In a recent article, “GMOs: Trust the science, not the food fad,” Robert Wager a Vancouver Island biology professor whose research focuses on genetically engineered crop technology with an emphasis on public education, and Terry Daynard, who farms near Guelph, Ontario, Canada, and is a former executive vice president of the Ontario Corn Producers Association, cite the irony surrounding the issue.
“Other than it somehow involves DNA, surveys how most people have little idea what is a genetically modified organism,” the authors note. But nonetheless, polls say consumers are concerned “about any food containing DNA (virtually all food).”
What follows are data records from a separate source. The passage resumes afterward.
File: design/flow/design.v
module SizedFIFO(CLK, RST_N, D_IN, ENQ, FULL_N, D_OUT, DEQ, EMPTY_N, CLR);
   parameter               p1width = 1;  
   parameter               p2depth = 3;
   parameter               p3cntr_width = 1;  
   parameter               guarded = 1;
   localparam              p2depth2 = p2depth -2 ;
   input                   CLK;
   input                   RST_N;
   input                   CLR;
   input [p1width - 1 : 0] D_IN;
   input                   ENQ;
   input                   DEQ;
   output                  FULL_N;
   output                  EMPTY_N;
   output [p1width - 1 : 0] D_OUT;
   reg                      not_ring_full;
   reg                      ring_empty;
   reg [p3cntr_width-1 : 0] head;
   wire [p3cntr_width-1 : 0] next_head;
   reg [p3cntr_width-1 : 0]  tail;
   wire [p3cntr_width-1 : 0] next_tail;
   reg [p1width - 1 : 0]     arr[0: ((p2depth >= 2) ? (p2depth2) : 0)];
   reg [p1width - 1 : 0]     D_OUT;
   reg                       hasodata;
   wire [p3cntr_width-1:0]   depthLess2 = p2depth2[p3cntr_width-1:0] ;
   wire [p3cntr_width-1 : 0] incr_tail;
   wire [p3cntr_width-1 : 0] incr_head;
   assign                    incr_tail = tail + 1'b1 ;
   assign                    incr_head = head + 1'b1 ;
   assign    next_head = (head == depthLess2 ) ? {p3cntr_width{1'b0}} : incr_head ;
   assign    next_tail = (tail == depthLess2 ) ? {p3cntr_width{1'b0}} : incr_tail ;
   assign    EMPTY_N = hasodata;
   assign    FULL_N  = not_ring_full;
   always @(posedge CLK   )
     begin
        if (!RST_N)
          begin
             head <=  {p3cntr_width {1'b0}} ;
             tail <=  {p3cntr_width {1'b0}} ;
             ring_empty <=  1'b1;
             not_ring_full <=  1'b1;
             hasodata <=  1'b0;
          end  
        else
         begin
            if (!CLR && ENQ && ((DEQ && !ring_empty) || (!DEQ && hasodata && not_ring_full)))
              begin
                 arr[tail] <=  D_IN;
              end
            if (CLR)
              begin
                 head <=  {p3cntr_width {1'b0}} ;
                 tail <=  {p3cntr_width {1'b0}} ;
                 ring_empty <=  1'b1;
                 not_ring_full <=  1'b1;
                 hasodata <=  1'b0;
              end  
            else if (DEQ && ENQ )
              begin
                 if (ring_empty)
                   begin
                      D_OUT <=  D_IN;
                   end
                 else
                   begin
                      tail <=  next_tail;
                      D_OUT <=  arr[head];
                      head <=  next_head;
                   end
              end  
            else if ( DEQ )
              begin
                 if (ring_empty)
                   begin
                      hasodata <=  1'b0;
                   end
                 else
                   begin
                      D_OUT <=  arr[head];
                      head <=  next_head;
                      not_ring_full <=  1'b1;
                      ring_empty <=  next_head == tail ;
                   end
              end  
            else if (ENQ)
              begin
                 if (! hasodata)
                   begin
                      D_OUT <=  D_IN;
                      hasodata <=  1'b1;
                   end
                 else if ( not_ring_full )  
                   begin
                      tail <=  next_tail;
                      ring_empty <=  1'b0;
                      not_ring_full <=  ! (next_tail == head) ;
                   end
              end  
         end  
     end  
endmodule
module XbarArbiter(CLK, RST_N, raises, grant, valid);
    parameter N=4;
    input CLK;
    input RST_N;
    input [N-1:0] raises;
    output reg [N-1:0] grant;
    output reg valid;
    function [1:0] gen_grant_carry;
	input c, r, p;
	begin
	    gen_grant_carry[1] = ~r & (c | p);
	    gen_grant_carry[0] = r & (c | p);
	end
    endfunction
    reg [N-1:0] token;
    reg [N-1:0] granted_A;
    reg [N-1:0] granted_B;
    reg carry;
    reg [1:0] gc;
    integer i;
    always@(*) begin
	valid = 1'b0;
	grant = 0;
	carry = 0;
	granted_A = 0;
	granted_B = 0;
	for(i=0; i < N; i=i+1) begin
	    gc = gen_grant_carry(carry, raises[i], token[i]);
	    granted_A[i] = gc[0];
	    carry = gc[1];
	end
	for(i=0; i < N; i=i+1) begin
	    gc = gen_grant_carry(carry, raises[i], token[i]);
	    granted_B[i] = gc[0];
	    carry = gc[1];
	end
	for(i=0; i < N; i=i+1) begin
	    if(granted_A[i] | granted_B[i]) begin
		grant = 0;
		grant[i] = 1'b1;
		valid = 1'b1;
	    end
	end
    end
    always@(posedge CLK) begin
	if(RST_N) token <= {token[N-2:0], token[N-1]};
	else token <= 1;
    end
endmodule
This has led, they write, to organizations and companies “seeing opportunity in providing profitable lab services” to test for even the minutest amount of GM ingredients. Even though there may be no detectable DNA in highly processed ingredients, “this fact means little to the anti-GMO campaigners (because) there’s money to be made in certification and companies are eager to comply.”
Increasingly, the labels are appearing on food for which there is no GMO equivalent; for example, wheat and oat cereals (“There are no GM oats or wheat grown commercially anywhere in the world”).
But, “There’s money to be made in certification, and companies are eager to comply.” A non-GMO label can cost several thousand dollars per product.
This has had an impact on the price of ingredients; an example they cite is regular avocado oil selling for $1.47 per 100 ml, while non-GMO certified avocado oil is $5.40 per 100 ml in the same store. “There are no GM avocados grown anywhere,” they point out.
There seems little slowdown in the trend of labeling products with non-GMO labels, the authors say, regardless of whether there is a genetically modified counterpart. This continues because, first, “the public does not know what GMO means, and they are regularly exposed to negative stories about them,” and second, “there are food marketers eager to make money on this. By using the public unease, marketers can convince some in the public to look for non-GMO-labeled products.
“The winner in all this is corporate profits. The losers are consumers, who are convinced to pay more for expensive and sometimes nutritionally inferior food products based on unsubstantiated fear generated by anti-GMO marketing campaigns.”
Rather than focusing on identifying GMOs, the authors suggest, “Maybe it’s most important that consumers understand what non-GMO labeling means. For many products, it simply means more profits for the corporation. For us personally, we’re not buying.”